The following links provide some information on how to get started using a data file. You should also look at our pages on SAS, Stata and SPSS.
- Research Data Tutorials - A series of tutorials on the use and processing of data.
- The Quartz Guide to Bad Data - An exhaustive reference to problems seen in real-world data along with suggestions on how to resolve them.
- Research data management guidance - Guidance and support for managing, sharing and preserving research data.
- Depositing Data Even if you are not planning on deposting data to ICPSR, their guidelines on preparing and documenting data are a must-read for any researcher.
- How to Use a Codebook You can't use data without a codebook. This tells you how to use the codebook.
- Teaching and Learning Data ICPSR offers a broad range of learning tools and courses. These tools help undergraduates acquire basic skills in quantitative data analysis, support teaching faculty with tools for the classroom, and provide basic and advanced training in social science methods through the internationally-renowned Summer Program.
- Data Documentation Initiative an international effort to establish a standard for technical documentation describing social science data.
Downloading Data From The Web
Different websites provide data in several different formats - ASCII, SAS, SPSS, Stata and others. Not all data are available in all formats, though, so you need to choose which best suits your needs. Sometimes, you will find that the data you want are not available in the format you want. Don't worry about this, your data can always be converted. Here are some tips:
- Data and related files are often bundled together and compressed into what are often called a "zip" file. Common file extensions for these are ".zip" on Windows and ".gz" or ".tar" on Unix. You will need to "unzip" the files before you can do anything else with them. WinZip is a good Windows program, and the "gunzip" command can be used on Unix.
- If there is an ASCII (i.e., plain text) data set with a program file for the statistical package you intend to use, then select that option. Sometimes there is an option for data files already in the format you want ("system," "portable," "transport"), but these may have some "glitches" due to differences in the type of machine they were created on and the type you are using. It's rare, but it does happen.

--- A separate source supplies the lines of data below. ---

Context: an optimization exercise on an open-source flow, tuned for small area and few clock cycles. The choices shown serve that exercise and are no tape-out recipe. Where RTL was checked, it was by simulation tests only, not by an equivalence proof against the original. No activity file was given, so power comes from the tool's default toggle rates.

==> module framer_tx, before the edit <==
module framer_tx (
    input  wire        clk,
    input  wire        rst,
    input  wire        seq_reset,
    input  wire        cmd_valid,
    output wire        cmd_ready,
    input  wire [2:0]  cmd_version,
    input  wire        cmd_packet_type,
    input  wire        cmd_sec_hdr_flag,
    input  wire [15:0] cmd_apid,
    input  wire [1:0]  cmd_seq_flags,
    input  wire [47:0] cmd_timing_info,
    input  wire [7:0]  cmd_segment_number,
    input  wire [7:0]  cmd_function_code,
    input  wire [15:0] cmd_address_code,
    input  wire [16:0] cmd_payload_len,
    input  wire        cmd_include_sync,
    input  wire        pl_valid,
    output wire        pl_ready,
    input  wire [7:0]  pl_byte,
    output reg         out_valid,
    input  wire        out_ready,
    output reg  [7:0]  out_byte,
    output wire        out_last,
    output reg         err_valid
);
    localparam [1:0] S_START = 2'd0;    
    localparam [1:0] S_MARK1 = 2'd1;    
    localparam [1:0] S_HDR   = 2'd2;    
    localparam [1:0] S_BODY  = 2'd3;    
    reg [1:0]  state;
    reg [13:0] seq_cnt;
    reg [15:0] cnt;
    reg [31:0] crc;
    wire too_big = (cmd_payload_len > 17'd65521);
    wire [15:0] data_length = cmd_payload_len[15:0] + 16'd13;
    reg [7:0] hdr_byte;
    always @* begin
        case (cnt[3:0])
            4'd9:  hdr_byte = {cmd_version, cmd_packet_type, cmd_sec_hdr_flag, cmd_apid[10:8]};
            4'd8:  hdr_byte = cmd_apid[7:0];
            4'd7:  hdr_byte = {cmd_seq_flags, seq_cnt[13:8]};
            4'd6:  hdr_byte = seq_cnt[7:0];
            4'd5:  hdr_byte = data_length[15:8];
            4'd4:  hdr_byte = data_length[7:0];
            4'd3:  hdr_byte = cmd_timing_info[47:40];
            4'd2:  hdr_byte = cmd_timing_info[39:32];
            4'd1:  hdr_byte = cmd_timing_info[31:24];
            4'd0:  hdr_byte = cmd_timing_info[23:16];
            4'd15: hdr_byte = cmd_timing_info[15:8];
            4'd14: hdr_byte = cmd_timing_info[7:0];
            4'd13: hdr_byte = cmd_segment_number;
            4'd12: hdr_byte = cmd_function_code;
            4'd11: hdr_byte = cmd_address_code[15:8];
            default: hdr_byte = cmd_address_code[7:0];
        endcase
    end
    wire pay_phase = (cnt[15:4] != 12'd0) || (cnt[3:1] == 3'b111);
    wire hdr_last  = (cnt[3:0] == 4'd10);
    wire crc_last  = (cnt[1:0] == 2'b10);
    wire [31:0] crc_out = ~crc;
    reg  [7:0]  crc_byte;
    always @* begin
        case (cnt[1:0])
            2'b01:   crc_byte = crc_out[31:24];
            2'b00:   crc_byte = crc_out[23:16];
            2'b11:   crc_byte = crc_out[15:8];
            default: crc_byte = crc_out[7:0];
        endcase
    end
    wire in_start = (state == S_START);
    wire in_hdr   = (state == S_HDR) || (in_start && !cmd_include_sync);
    wire in_pay   = (state == S_BODY) && pay_phase;
    wire in_crc   = (state == S_BODY) && !pay_phase;
    always @* begin
        out_valid = 1'b0;
        out_byte  = hdr_byte;
        case (state)
            S_START: begin
                out_valid = cmd_valid && !too_big;
                out_byte  = cmd_include_sync ? 8'h55 : hdr_byte;
            end
            S_MARK1: begin
                out_valid = 1'b1;
                out_byte  = 8'hAA;
            end
            S_HDR: begin
                out_valid = 1'b1;
                out_byte  = hdr_byte;
            end
            default: begin
                out_valid = pay_phase ? pl_valid : 1'b1;
                out_byte  = pay_phase ? pl_byte : crc_byte;
            end
        endcase
    end
    assign out_last = in_crc && crc_last;
    assign pl_ready = in_pay && out_ready;
    wire xfer      = out_valid && out_ready;
    wire hdr_done  = (state == S_HDR) && hdr_last && out_ready;
    assign cmd_ready = too_big || hdr_done;
    wire        crc_first = in_hdr && (cnt[3:0] == 4'd9);
    wire [7:0]  crc_din   = in_pay ? pl_byte : hdr_byte;
    wire [31:0] crc_cur   = crc_first ? 32'hFFFFFFFF : crc;
    reg  [31:0] crc_next;
    integer i;
    always @* begin
        crc_next = crc_cur ^ {24'd0, crc_din};
        for (i = 0; i < 8; i = i + 1) begin
            if (crc_next[0])
                crc_next = (crc_next >> 1) ^ 32'hEDB88320;
            else
                crc_next = crc_next >> 1;
        end
    end
    always @(posedge clk) begin
        if (xfer && (in_hdr || in_pay))
            crc <= crc_next;
    end
    always @(posedge clk) begin
        if (rst) begin
            state     <= S_START;
            seq_cnt   <= 14'd0;
            cnt[3:0]  <= 4'd9;
            err_valid <= 1'b0;
        end else begin
            err_valid <= cmd_valid && too_big;
            if (seq_reset)
                seq_cnt <= 14'd0;
            else if (hdr_done)
                seq_cnt <= seq_cnt + 14'd1;
            if (hdr_done)
                cnt <= data_length;
            else if (xfer && state != S_MARK1 && !(in_start && cmd_include_sync))
                cnt <= cnt - 16'd1;
            case (state)
                S_START: if (xfer) state <= cmd_include_sync ? S_MARK1 : S_HDR;
                S_MARK1: if (xfer) state <= S_HDR;
                S_HDR:   if (hdr_done) state <= S_BODY;
                default: if (xfer && !pay_phase && crc_last) state <= S_START;
            endcase
        end
    end
endmodule
Settings: LEC_CHECK=0, CAP_MARGIN=20, CORE_MARGIN=2, CORE_UTILIZATION=40, SLEW_MARGIN=20; clock period 5.0 ns.
standard.sh (not shown) runs the stock make flow with config.mk's settings and CLKGATE_MAP_FILE= SYNTH_SCRIPT=/design/flow/synth_recipe.tcl, a recipe that flattens the netlist after the stock synthesis.
==> flow/flow/run.sh <==
#!/bin/bash
# Standard synthesis, then an area re-mapping of its combinational logic
# (registers untouched: same cells, same names), then the standard layout
# with buf_1 port buffers and a small CTS without dummy loads.
set -uo pipefail
RES=orfs/results/${FLOW_PLATFORM}/framer_tx/base
LIB=${FLOW_HOME}/platforms/${FLOW_PLATFORM}/lib/sky130_fd_sc_hd__tt_025C_1v80.lib

bash standard.sh synth > synth.log 2>&1 || exit 1

cp $RES/1_2_yosys.v 1_2_yosys.std.v
sed "s#@LIB@#${LIB}#g" flow/reopt.ys > reopt.ys
if yosys -s reopt.ys > reopt.log 2>&1 && [ -s 1_2_yosys.reopt.v ]; then
  cp 1_2_yosys.reopt.v $RES/1_2_yosys.v
  touch $RES/1_2_yosys.v
fi

export BUFFER_PORTS_ARGS="-buffer_cell sky130_fd_sc_hd__buf_1"
export CTS_ARGS="-sink_clustering_enable -repair_clock_nets -dont_use_dummy_load -buf_list sky130_fd_sc_hd__clkbuf_4 -root_buf sky130_fd_sc_hd__clkbuf_8"
bash standard.sh > standard.log 2>&1
==> flow/flow/deep.abc <==
strash
&get -n
&deepsyn -T 60
&put
dch -f
amap
==> flow/flow/reopt.ys <==
# re-map the combinational logic of the standard synthesis for area;
# the registers stay the same cells with the same names
read_liberty -ignore_miss_func @LIB@
read_verilog 1_2_yosys.std.v
hierarchy -top framer_tx
setattr -mod -set keep_hierarchy 1 sky130_fd_sc_hd__dfxtp_* sky130_fd_sc_hd__edfxtp_*
flatten
blackbox sky130_fd_sc_hd__dfxtp_* sky130_fd_sc_hd__edfxtp_*
opt -purge
abc -script flow/deep.abc -liberty @LIB@ -dont_use *probe* -dont_use *lpflow*
setundef -zero
opt_clean -purge
hilomap -singleton -hicell sky130_fd_sc_hd__conb_1 HI -locell sky130_fd_sc_hd__conb_1 LO
insbuf -buf sky130_fd_sc_hd__buf_4 A X
opt_clean -purge
hierarchy -top framer_tx
tee -o reopt_stat.txt stat -liberty @LIB@
write_verilog -noattr -nohex -nodec 1_2_yosys.reopt.v
Testbench counts at the start, summed over its fixed seeds: cycles 39,187.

- If there is not an ASCII data set and setup file in the package you want to use, but there is one for another package, then use the other package to create a system file and then convert it. For example, if you like to use SPSS, but there is only an option for SAS, use SAS to read and create a SAS data file, then convert the SAS data file to SPSS using StatTransfer.
- If you are downloading data from a geospatial data site, the file may be in "Dbase" format and have an extension of ".dbf". This is the format used by ArcView (a "shape" file is actually a set of files, one or more of which is a .dbf file). These files can be read directly into SAS, Stata, SPSS and Excel.
- The setup files are written to read the entire data set, which you may not need. Rather than editing the program to read only the variables/observations you want, let the program read the entire data set, then just add drop and/or keep statements in the appropriate place to retain what you want. Make absolutely sure that you select all identification and weighting variables. If you are not sure if you want a particular variable, keep it. It's easier to ignore or drop a variable later than it is to go back and add it to your dataset.
- Sometimes the programs have large sections "commented out" so those statements are not executed. If you do want these statements to be executed, then be sure to un-comment them. Typically, these are statements to convert missing value codes (such as "999") to system-missing codes.
- If possible, run some descriptive statistics on your data and compare them to the codebook or some other source to make sure you have read the data correctly.